As we cruised down the street on the morning commute to nursery school, my two-year-old would pipe up from the back seat whenever the yellow bus rumbled into view.

“My bus, my bus!”

“That’s right,” I would carefully rejoin, “A bus,” affirming the noun, but not yet the pronoun, not the possession, not the slightest quiver of possibility that the public school just down the street would one day be hers. Years before the question of schools could reasonably be raised, I already felt the fluttering clutch of resistance to her baby-talk claim.

Which school for my daughter? I waffled. Haven’t a clue, I’d think. Never given it a thought, I’d shrug, although I’d given plenty of thought to how brilliant her future would be. How bountiful her birthright. How predestined her success. Although my husband and I were public school progeny, those were different times in different places with different kinds of parents, we thought. Our parents had neither the privilege nor the need for a choice.

Our school district was as underfunded as any and especially ill-favored by those with a chance of escaping it. Decades earlier, forced busing had decimated enrollments. As incomes and property values rose, the middle class that had once populated neighborhood schools was nowhere to be found. Sixty-three private schools educated more than one-third of all children in the district. Competition for admission was severe; tuitions were stratospheric. But for parents like us, parents who could pinch and scrimp their way to having a choice, there seemed to be no other choice.

This was the state of education in our country. This was the state of our country, in which the newly elite lived in fear of being left behind with the mass of others we had falsely promised to never leave behind. This was the road the yellow bus traveled twice a day: hauling mostly Hispanic kids to and from the apartment buildings that rimmed the industrial fringe of our suburb; collecting them on the littered streets at frosty dawns and delivering them to our quaint hometown school in our million-dollar neighborhood, made empty by a herd of us heading the other way.

***
To continue reading. To continue listening. To be continued.

6 Comments »

  1. This is an important topic. We’d hope to move past this by now but we haven’t. It’s still as much an issue now than it ever has been. Sadly.

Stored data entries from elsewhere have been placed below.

## src/rtl/led_array_scanner_if.sv

```systemverilog
// rtl/led_array_scanner_if.sv - frame producer and LED driver signal bundle for the scanner
interface led_array_scanner_if #(
  parameter int N = 5
);
  localparam int XW = $clog2(N) + 1;

  logic            run;
  logic [N*N-1:0]  frame;
  logic            frame_valid;
  logic            frame_ready;
  logic            ena;
  logic [XW-1:0]   x;
  logic [N*N-1:0]  cells;
  logic            frame_done;

  modport master (
    output run, frame, frame_valid,
    input  frame_ready, ena, x, cells, frame_done
  );

  modport slave (
    input  run, frame, frame_valid,
    output frame_ready, ena, x, cells, frame_done
  );
endinterface

```

## src/rtl/led_array_scanner.sv

```systemverilog
// rtl/led_array_scanner.sv - column scan sequencer with tear-free frame-boundary image swap
module led_array_scanner #(
  parameter int N           = 5,
  parameter int BLANK_TICKS = 2,
  parameter int DRIVE_TICKS = 1000
) (
  input  logic               clk,
  input  logic               rst,
  led_array_scanner_if.slave bus
);
  localparam int NN   = N * N;
  localparam int XW   = $clog2(N) + 1;
  localparam int TMAX = (BLANK_TICKS > DRIVE_TICKS) ? BLANK_TICKS : DRIVE_TICKS;
  localparam int CW   = $clog2(TMAX + 1);

  // Last count value of each dwell; the blank value is unused when blanking is disabled.
  localparam logic [CW-1:0] BLANK_LAST = (BLANK_TICKS > 0) ? CW'(BLANK_TICKS - 1) : '0;
  localparam logic [CW-1:0] DRIVE_LAST = CW'(DRIVE_TICKS - 1);
  localparam logic [XW-1:0] X_LAST     = XW'(N - 1);

  typedef enum logic [1:0] {IDLE, BLANK, DRIVE} state_t;

  state_t          state_q, state_d, next_col;
  logic [CW-1:0]   cnt_q, cnt_d;
  logic [XW-1:0]   x_q, x_d;
  logic            ena_q, ena_d;
  logic [NN-1:0]   cells_q, cells_d;
  logic [NN-1:0]   pending_q, pending_d;
  logic            pending_full_q, pending_full_d;
  logic            frame_ready_q, frame_ready_d;
  logic            frame_done_q, frame_done_d;
  logic            boundary;

  // Scan sequencing plus the one-deep pending buffer; swaps only at a frame boundary or while idle.
  always_comb begin
    state_d        = state_q;
    cnt_d          = cnt_q;
    x_d            = x_q;
    cells_d        = cells_q;
    pending_d      = pending_q;
    pending_full_d = pending_full_q;
    boundary       = 1'b0;

    // Every new column starts with blanking unless blanking is disabled.
    if (BLANK_TICKS == 0) next_col = DRIVE;
    else                  next_col = BLANK;

    if (!bus.run) begin
      state_d = IDLE;
      cnt_d   = '0;
      x_d     = '0;
    end else begin
      case (state_q)
        IDLE: begin
          state_d = next_col;
          cnt_d   = '0;
        end
        BLANK: begin
          if (cnt_q == BLANK_LAST) begin
            state_d = DRIVE;
            cnt_d   = '0;
          end else begin
            cnt_d = cnt_q + 1'b1;
          end
        end
        DRIVE: begin
          if (cnt_q == DRIVE_LAST) begin
            state_d = next_col;
            cnt_d   = '0;
            if (x_q == X_LAST) begin
              x_d      = '0;
              boundary = 1'b1;
            end else begin
              x_d = x_q + 1'b1;
            end
          end else begin
            cnt_d = cnt_q + 1'b1;
          end
        end
        default: begin
          state_d = IDLE;
          cnt_d   = '0;
          x_d     = '0;
        end
      endcase
    end

    // Idle swap makes a frame loaded before run rises visible from the first column.
    if ((boundary || state_q == IDLE) && pending_full_q) begin
      cells_d        = pending_q;
      pending_full_d = 1'b0;
    end

    // Ready is only high with an empty buffer, so a transfer never collides with a swap.
    if (bus.frame_valid && frame_ready_q) begin
      pending_d      = bus.frame;
      pending_full_d = 1'b1;
    end

    frame_ready_d = !pending_full_d;
    frame_done_d  = boundary;
    ena_d         = (state_d == DRIVE);
  end

  // State and output registers, cleared immediately on reset.
  always_ff @(posedge clk or posedge rst) begin
    if (rst) begin
      state_q        <= IDLE;
      cnt_q          <= '0;
      x_q            <= '0;
      ena_q          <= 1'b0;
      cells_q        <= '0;
      pending_q      <= '0;
      pending_full_q <= 1'b0;
      frame_ready_q  <= 1'b1;
      frame_done_q   <= 1'b0;
    end else begin
      state_q        <= state_d;
      cnt_q          <= cnt_d;
      x_q            <= x_d;
      ena_q          <= ena_d;
      cells_q        <= cells_d;
      pending_q      <= pending_d;
      pending_full_q <= pending_full_d;
      frame_ready_q  <= frame_ready_d;
      frame_done_q   <= frame_done_d;
    end
  end

  assign bus.ena         = ena_q;
  assign bus.x           = x_q;
  assign bus.cells       = cells_q;
  assign bus.frame_ready = frame_ready_q;
  assign bus.frame_done  = frame_done_q;
endmodule

```

## src/flat_wrapper.sv

```systemverilog
// flat-port wrapper written by rule: the top's interface ports become plain ports
module led_array_scanner_flat 
#(
  parameter int N           = 5,
  parameter int BLANK_TICKS = 2,
  parameter int DRIVE_TICKS = 1000
)
  (clk, rst, bus_run, bus_frame, bus_frame_valid, bus_frame_ready, bus_ena, bus_x, bus_cells, bus_frame_done);
  led_array_scanner_if #(.N(N)) bus_i ();
  input  logic clk;
  input  logic rst;
  input wire logic [$bits(bus_i.run)-1:0] bus_run;
  input wire logic [$bits(bus_i.frame)-1:0] bus_frame;
  input wire logic [$bits(bus_i.frame_valid)-1:0] bus_frame_valid;
  output wire logic [$bits(bus_i.frame_ready)-1:0] bus_frame_ready;
  output wire logic [$bits(bus_i.ena)-1:0] bus_ena;
  output wire logic [$bits(bus_i.x)-1:0] bus_x;
  output wire logic [$bits(bus_i.cells)-1:0] bus_cells;
  output wire logic [$bits(bus_i.frame_done)-1:0] bus_frame_done;
  assign bus_i.run = bus_run;
  assign bus_i.frame = bus_frame;
  assign bus_i.frame_valid = bus_frame_valid;
  assign bus_frame_ready = bus_i.frame_ready;
  assign bus_ena = bus_i.ena;
  assign bus_x = bus_i.x;
  assign bus_cells = bus_i.cells;
  assign bus_frame_done = bus_i.frame_done;
  led_array_scanner #(.N(N), .BLANK_TICKS(BLANK_TICKS), .DRIVE_TICKS(DRIVE_TICKS)) u_core (.clk(clk), .rst(rst), .bus(bus_i));
endmodule
```

## config.mk

```make
export PLATFORM = sky130hd
export DESIGN_NAME = led_array_scanner_flat
export DESIGN_NICKNAME = d
export VERILOG_FILES = /design/src/rtl/led_array_scanner_if.sv /design/src/rtl/led_array_scanner.sv /design/src/flat_wrapper.sv
export SDC_FILE = /design/constraint.sdc
export NUM_CORES = 1
export LEC_CHECK = 0
export CORE_ASPECT_RATIO = 1.1
export CORE_UTILIZATION = 46
export DETAILED_ROUTE_END_ITERATION = 12
export PLACE_DENSITY = 0.75
export REMOVE_ABC_BUFFERS = 1
export SLEW_MARGIN = 20
export SYNTH_ARGS = -nofsm -noshare
export SYNTH_HDL_FRONTEND = slang
export SYNTH_SLANG_ARGS = --single-unit
```

## constraint.sdc

```tcl
create_clock -name clk -period 1.8 [get_ports clk]
set_input_delay 0.18 -clock clk [delete_from_list [all_inputs] [get_ports clk]]
set_output_delay 0.18 -clock clk [all_outputs]
set_load 0.005 [all_outputs]
```

==> flow_metrics.py, run 1 <==
metrics = {
    "outcome": {
        "run_status": "finished with violations",
        "violations": "setup timing",
    },
    "synthesis": {
        "synthAdderAreaFrac": 0.0326,
        "synth-simple-area-share": 0.0877,
        "synth_area_um2": 3070,
        "yosys_warnings": 0,
        "synthMuxAreaShare": 0.208,
        "synthXorXnorAreaFrac": 0.0257,
        "synth_flop_cell": "dfrtp_1",
        "async_flop_share": 1.00,
        "synthCells": 221,
        "ys_types": 40,
        "synth_compound_area_frac": 0.0461,
        "synth_top_family_by_area": "multiplexers",
        "synth-edff-count": 0,
        "syn_avg_cell_area_um2": 13.9,
        "synth_seq_area_share": 0.571,
        "ys_ff_latch": 70,
    },
    "route": {
        "post_drt_via_cell_ratio": 5.16,
        "initialDrtViolationCount": 118,
        "drcViolationCount": 0,
        "ant_nets": 0,
        "dr_total_vias": 2084,
        "wirelength_mm": 6.60,
        "avgRoutedWirePerCell_um": 16.3,
        "firstDrtPassIters": 4,
    },
    "floorplan": {
        "start_util": 0.487,
        "row_count": 30,
        "die_width_um": 79.9,
        "dieArea_um2": 7000,
        "die_h_um": 87.7,
        "io_pins": 61,
        "core_um2": 6310,
    },
    "sta": {
        "final-setup-viol-count": 20,
        "max_slew_margin": 0.714,
        "timing.fmax_mhz": 547,
        "clock-skew-final_ns": 0.00782,
        "tightest_slew_ns": 0.429,
        "timing.final.crit_share": 1.02,
        "fin_ws_ns": -0.0275,
        "maxSlewViolCount": 0,
        "rsz0062_at_grt": "true",
        "setup_tns_ns": -0.292,
        "timing_hold_violations_final": 0,
        "fin_crit_ns": 1.83,
    },
    "global_routing": {
        "grt_pass1_vias": 2063,
        "grt_use_total": 0.191,
        "overflow": 0,
        "grt_pass1_wl_mm": 9.95,
        "antenna_found_initial": 0,
        "grt_max_degree": 40,
    },
    "layout": {
        "final_common_cell": "dfrtp_1",
        "syn_to_final_growth_pct": 41.0,
        "seq_area_um2": 1750,
        "drive_gt1_frac": 0.352,
        "multiInputGateArea_um2": 1280,
        "diodes": 0,
        "fin_nets": 356,
        "layout_common_cells": "dfrtp_1 (69), clkdlybuf4s50_1 (60), mux2_2 (30)",
        "fillCellCount": 447,
    },
    "critical_path": {
        "crit_type": "flop to flop",
        "crit_path_max_fanout": 5,
        "cp-start-kind": "flop",
        "cp_data_required_time_ns": 2.02,
        "cp-end-kind": "flop",
        "worstPathArrival_ns": 2.05,
    },
    "clock_tree": {
        "cts-root-buf": "clkbuf_8",
        "clock-sinks": 70,
        "holdBufCountCts": 0,
        "cts_tree": "done",
        "clock_latency_ns": 0.34,
        "h-tree-depth": 3,
        "path_clk_slew_ns": 0.08,
        "cts_buffers": 9,
        "cts_buffer_depth": 2,
    },
    "hold_path": {
        "hold_class": "primary input to async pin",
    },
    "power": {
        "p_comb_frac": 0.290,
        "seq_power_share": 0.454,
        "p_per_area_nw_per_um2": 1130,
        "p_clk_frac": 0.256,
        "switchingPower_w": 0.00124,
        "internal_power_w": 0.00364,
        "switching_share": 0.254,
        "leakage_nw": 1.92,
        "ir_drop_uv": 708,
    },
    "placement": {
        "gp_congestion": 0.901,
        "io_buffers": 60,
        "place_hpwl_mm": 4.35,
        "dp_slack_ns": -0.102,
    },
    "run": {
        "max-cap-violations": 0,
    },
}
layout make-up:
type / instances / area share
timing repair buffer: 94 / 0.219
clock buffer: 10 / 0.0295
inverter: 11 / 0.00954
tap: 80 / 0.0231
sequential: 70 / 0.405
multi-input combinational: 133 / 0.297
clock inverter: 6 / 0.0165
flip-flops by register name, summed over array words and instances, names as in the netlist:
name / flops
u_core.bus.cells: 25
u_core.bus.ena: 1
u_core.bus.frame_done: 1
u_core.bus.frame_ready: 1
u_core.bus.x: 4
u_core.cnt_q: 10
u_core.pending_full_q: 1
u_core.pending_q: 25
u_core.state_q: 2
final timing paths:
| check | start | endpoint | slack [ns] | depth (start not counted) |
|---|---|---|---|---|
| worst max-delay path | u_core.state_q[0]$_DFF_PP0_ | u_core.bus.cells[8]$_DFFE_PP0P_ | -0.03 | 8 |
| worst min-delay path | rst | u_core.bus.cells[15]$_DFFE_PP0P_ | 0.16 | 2 |
| worst max register to register | u_core.state_q[0]$_DFF_PP0_ | u_core.bus.cells[8]$_DFFE_PP0P_ | -0.03 | 8 |
| worst min register to register | u_core.pending_q[10]$_DFFE_PP0P_ | u_core.bus.cells[10]$_DFFE_PP0P_ | 0.50 | 1 |
| max in group asynchronous | rst | u_core.bus.frame_ready$_DFF_PP1_ | 1.03 | 3 |
| min in group clk | bus_frame[7] | u_core.pending_q[7]$_DFFE_PP0P_ | 0.45 | 2 |
worst max-delay path: stages, from the launching register on:
cell and delay (ns):
dfrtp_1 0.39, inv_2 0.08, ha_4 0.13, nor4bb_4 0.17
and4_4 0.27, o21ai_4 0.07, buf_12 0.14, clkbuf_16 0.16
mux2_4 0.30
per-layer routing:
metal / global-route usage / routed length [um] / share of wire
met3: 0.0552 / 335 / 0.051
met1: 0.253 / 2860 / 0.43
met2: 0.304 / 3360 / 0.51
met4: 0.0649 / 50 / 0.0076
met5: 0 / 0 / 0
per-stage QoR:
| stage | util | cell area, um2 | power, W | instances | hold slack, ns |
|---|---|---|---|---|---|
| 4_1_cts | 0.661 | 4170 | 0.00485 | 397 | 0.146 |
| 6_report | 0.686 | 4330 | 0.00488 | 404 | 0.155 |
| 2_1_floorplan | - | 3020 | 0.00280 | 214 | 0.302 |
| 5_1_grt | 0.686 | 4330 | 0.00514 | 404 | 0.200 |
| 3_5_place_dp | 0.628 | 3960 | 0.00359 | 381 | 0.488 |
| 3_3_place_gp | 0.628 | 3960 | 0.00351 | 381 | 0.479 |
cell usage after synthesis, drive strengths merged, types with 2 or more instances:
| master | number | area share |
|---|---|---|
| dfrtp | 69 | 0.56 |
| mux2 | 50 | 0.21 |
| nor2 | 14 | 0.017 |
| inv | 11 | 0.013 |
| ha | 8 | 0.033 |
| nand2 | 6 | 0.0073 |
| nand3 | 5 | 0.0082 |
| xnor2 | 5 | 0.014 |
| and4 | 4 | 0.012 |
| buf | 4 | 0.011 |
| nand4 | 4 | 0.0082 |
| o21ai | 4 | 0.010 |
| xor2 | 4 | 0.011 |
| a31oi | 3 | 0.0061 |
| and3 | 3 | 0.0061 |
| clkbuf | 3 | 0.0037 |
| nor3 | 3 | 0.0049 |
| nor4b | 3 | 0.0086 |
| o31a | 2 | 0.0057 |
what timing repair did:
action	in CTS	in global routing
resized for setup	2	13
setup buffers	0	5
gates cloned	0	3
setup endpoints to repair	16	38
pin swaps	0	5
power groups by stage:
| stage | clock network (W) | registers [W] | logic (W) |
|---|---|---|---|
| 2_1_floorplan | 0 | 0.00219 | 0.000602 |
| 3_3_place_gp | 0 | 0.00220 | 0.00131 |
| 3_5_place_dp | 0 | 0.00223 | 0.00136 |
| 4_1_cts | 0.00128 | 0.00221 | 0.00136 |
| 5_1_grt | 0.00136 | 0.00226 | 0.00152 |
| 6_report | 0.00125 | 0.00221 | 0.00142 |
cell families after synthesis:
family                   count (synthesis)
AO/OA/AOI/OAI                           18
XOR/XNOR                                 9
adder cells (fa/ha/maj)                  8
buffers and inverters                   18
flip-flops                              70
multiplexers                            50
AND/OR/NAND/NOR                         48
(Power assumes the default switching activity.)
==> inputs of run 2 (changes only) <==
CAP_MARGIN = 20   (was default)
SLEW_MARGIN = 15   (was 20)
==> results of run 2 <==
Final layout, timing and power as in run 1 (identical DEF).
==> inputs of run 3 (changes only) <==
PLACE_DENSITY = default   (was 0.75)
PLACE_DENSITY_LB_ADDON = 0.2   (was default)
==> flow_metrics.py, run 3 (same netlist as run 1, synthesis figures left out) <==
metrics = {
    "layout": {
        "layout.cells.non_filler": 409,
        "fin_nets": 361,
        "drive_gt1_frac": 0.368,
        "fillCellCount": 440,
        "layout_common_cells": "dfrtp_1 (69), clkdlybuf4s50_1 (60), buf_4 (30)",
        "final_common_cell": "dfrtp_1",
        "diodes": 0,
        "syn_to_final_growth_pct": 44.1,
    },
    "sta": {
        "timing.final.crit_share": 1.05,
        "rsz0062_at_grt": "true",
        "clock-skew-final_ns": 0.00845,
        "fin_crit_ns": 1.88,
        "maxSlewViolCount": 0,
        "fin_ws_ns": -0.0844,
        "tightest_slew_ns": 0.386,
        "hold_ws_ns": 0.131,
        "timing.fmax_mhz": 531,
        "timing_hold_violations_final": 0,
        "final-setup-viol-count": 19,
        "max_slew_margin": 0.742,
    },
    "clock_tree": {
        "clock_latency_ns": 0.34,
        "cts_buffer_depth": 2,
        "h-tree-depth": 3,
        "cts-root-buf": "clkbuf_8",
        "cts_tree": "done",
        "holdBufCountCts": 0,
        "path_clk_slew_ns": 0.08,
        "clock-sinks": 70,
        "cts_buffers": 9,
    },
    "run": {
        "max-cap-violations": 0,
    },
    "critical_path": {
        "cp_slowest_cell": "dfrtp_1",
        "worstPathArrival_ns": 2.11,
        "cp-start-kind": "flop",
        "crit_path_max_fanout": 5,
        "regToRegStartpoint": "u_core.state_q[0]$_DFF_PP0_",
        "crit_type": "flop to flop",
        "reg2regPathDepth": 8,
        "cp_data_required_time_ns": 2.03,
        "max_stage_delay_ns": 0.41,
        "crit_start": "u_core.state_q[0]$_DFF_PP0_",
        "cp-end-kind": "flop",
        "critical_path.cell_chain": "inv_2 -> ha_4 -> nor4bb_4 -> and4_4 -> o21ai_4 -> buf_12 -> clkbuf_16 -> mux2_4",
    },
    "global_routing": {
        "antenna_found_initial": 0,
        "grt_max_degree": 37,
        "overflow": 0,
        "grt_pass1_wl_mm": 10.1,
        "grt_use_total": 0.194,
        "grt_pass1_vias": 2172,
    },
    "route": {
        "ant_nets": 0,
        "avgRoutedWirePerCell_um": 16.3,
        "drcViolationCount": 0,
        "wirelength_mm": 6.65,
        "dr_total_vias": 2104,
        "firstDrtPassIters": 4,
        "initialDrtViolationCount": 91,
        "post_drt_via_cell_ratio": 5.14,
    },
    "floorplan": {
        "dieArea_um2": 7000,
        "die_h_um": 87.7,
        "core_um2": 6310,
        "start_util": 0.487,
        "die_width_um": 79.9,
        "row_count": 30,
        "io_pins": 61,
    },
    "outcome": {
        "violations": "setup timing",
        "run_status": "finished with violations",
    },
    "placement": {
        "placed_cells": 381,
        "place_hpwl_mm": 4.27,
        "dp_slack_ns": -0.104,
        "io_buffers": 60,
        "gp_congestion": 0.863,
    },
    "power": {
        "leakage_nw": 1.99,
        "ir_drop_uv": 703,
        "p_per_area_nw_per_um2": 1160,
    },
    "hold_path": {
        "hold_class": "primary input to async pin",
    },
}
[run 3: worst max-delay path: cells and delay by family, from the launching register on]
family,cells,cell delay (ns)
AND/OR/NAND/NOR,2,0.46
flip-flops,1,0.41
buffers and inverters,3,0.39
multiplexers,1,0.30
adder cells (fa/ha/maj),1,0.14
AO/OA/AOI/OAI,1,0.08
[run 3: cell type report]
type,instances,area [um2],share of cell area
sequential,70,1750,0.396
clock buffer,9,124,0.0280
tap,80,100,0.0226
clock inverter,7,105,0.0238
multi-input combinational,133,1300,0.294
timing repair buffer,99,998,0.226
inverter,11,41.3,0.00934
[run 3: power breakdown]
part | leakage, nW | internal [W] | total, W | switching, W
registers | 0.859 | 0.00197 | 0.00222 | 0.000250
logic | 1.02 | 0.00106 | 0.00145 | 0.000396
clock network | 0.112 | 0.000802 | 0.00146 | 0.000662
total | 1.99 | 0.00383 | 0.00513 | 0.00131
[run 3: per-stage QoR]
stage,TNS (ns),total power (W),util,area (um2)
finish,-1.18,0.00513,0.701,4420
global route,-2.71,0.00539,0.701,4420
CTS,-0.433,0.00505,0.673,4240
detailed placement,-3.04,0.00358,0.630,3980
global placement,-1.58,0.00353,0.630,3980
floorplan,-19.49,0.00280,-,3020
[run 3: per-layer routing]
metal  vias to the layer above  wire length [um]  part of all wire  track usage
met5                         -                 0                 0            0
met4                         0                74             0.011       0.0828
met3                         6               349             0.052       0.0406
met2                        61              3390              0.51        0.321
met1                      1056              2830              0.43        0.247
li1                        981                 -                 -            -
[run 3: timing repair]
item | in CTS | in global routing
gates cloned | 0 | 3
pin swaps | 1 | 4
setup buffers | 3 | 6
endpoints found under the setup margin | 37 | 29
resized for setup | 4 | 17
[run 3: final timing paths]
check | to | slack (ns)
max in group asynchronous | u_core.bus.cells[5]$_DFFE_PP0P_ | 1.16
min in group clk | u_core.pending_q[4]$_DFFE_PP0P_ | 0.44
worst max register to register | u_core.bus.cells[2]$_DFFE_PP0P_ | -0.08
worst min register to register | u_core.bus.cells[15]$_DFFE_PP0P_ | 0.50
worst min-delay path | u_core.cnt_q[8]$_DFF_PP0_ | 0.13
worst max-delay path | u_core.bus.cells[2]$_DFFE_PP0P_ | -0.08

    We have no clear path yet ourselves other than the hope that we, alone, can be enough to send them on the right path, whatever that means.

    Comment by Shawn — May 28, 2008 @ 5:48 pm

  2. Sometimes truth is ugly.

    Comment by Catherine — May 28, 2008 @ 7:52 pm

  3. Working in an inner city school, this really strikes a nerve with me. So very true and so very sad.

    Comment by Eileen — May 28, 2008 @ 10:38 pm

  4. A very thought provoking post. We send our daughter to an inner city school. Having gone to private school as a child, there are times that I feel a pull in that direction. Out of a combined kindergarten that averages between 40-45 kids, team taught by two teachers and 2-3 aides, there are maybe 5-6 caucasian kids; the rest are mainly African American. It is truly a learning experience for me.

    Comment by Kristin H. — May 28, 2008 @ 10:50 pm

  5. We are lucky over here – the public schools are great. Of course the classes are bigger than we’d like and there have been cuts in art, music, special education. But, the local parents have really stepped up to the plate and brought these things back to the schools (with private funding of course).

    I’m grateful we don’t have the added expense of private school. Public school feels expensive enough with music rentals, fundraisers, school supplies, fieldtrips, etc. I often wonder how some of the poorer children can even afford to attend public school.

    Comment by Shalet — May 29, 2008 @ 1:38 am

  6. and arnold plans more cuts to public education, so we watch as our little schools are completely decimated, and those of us who are lucky enough to find another route do so, with passion and fury combined.
    this is such an important thing to write about. thank you.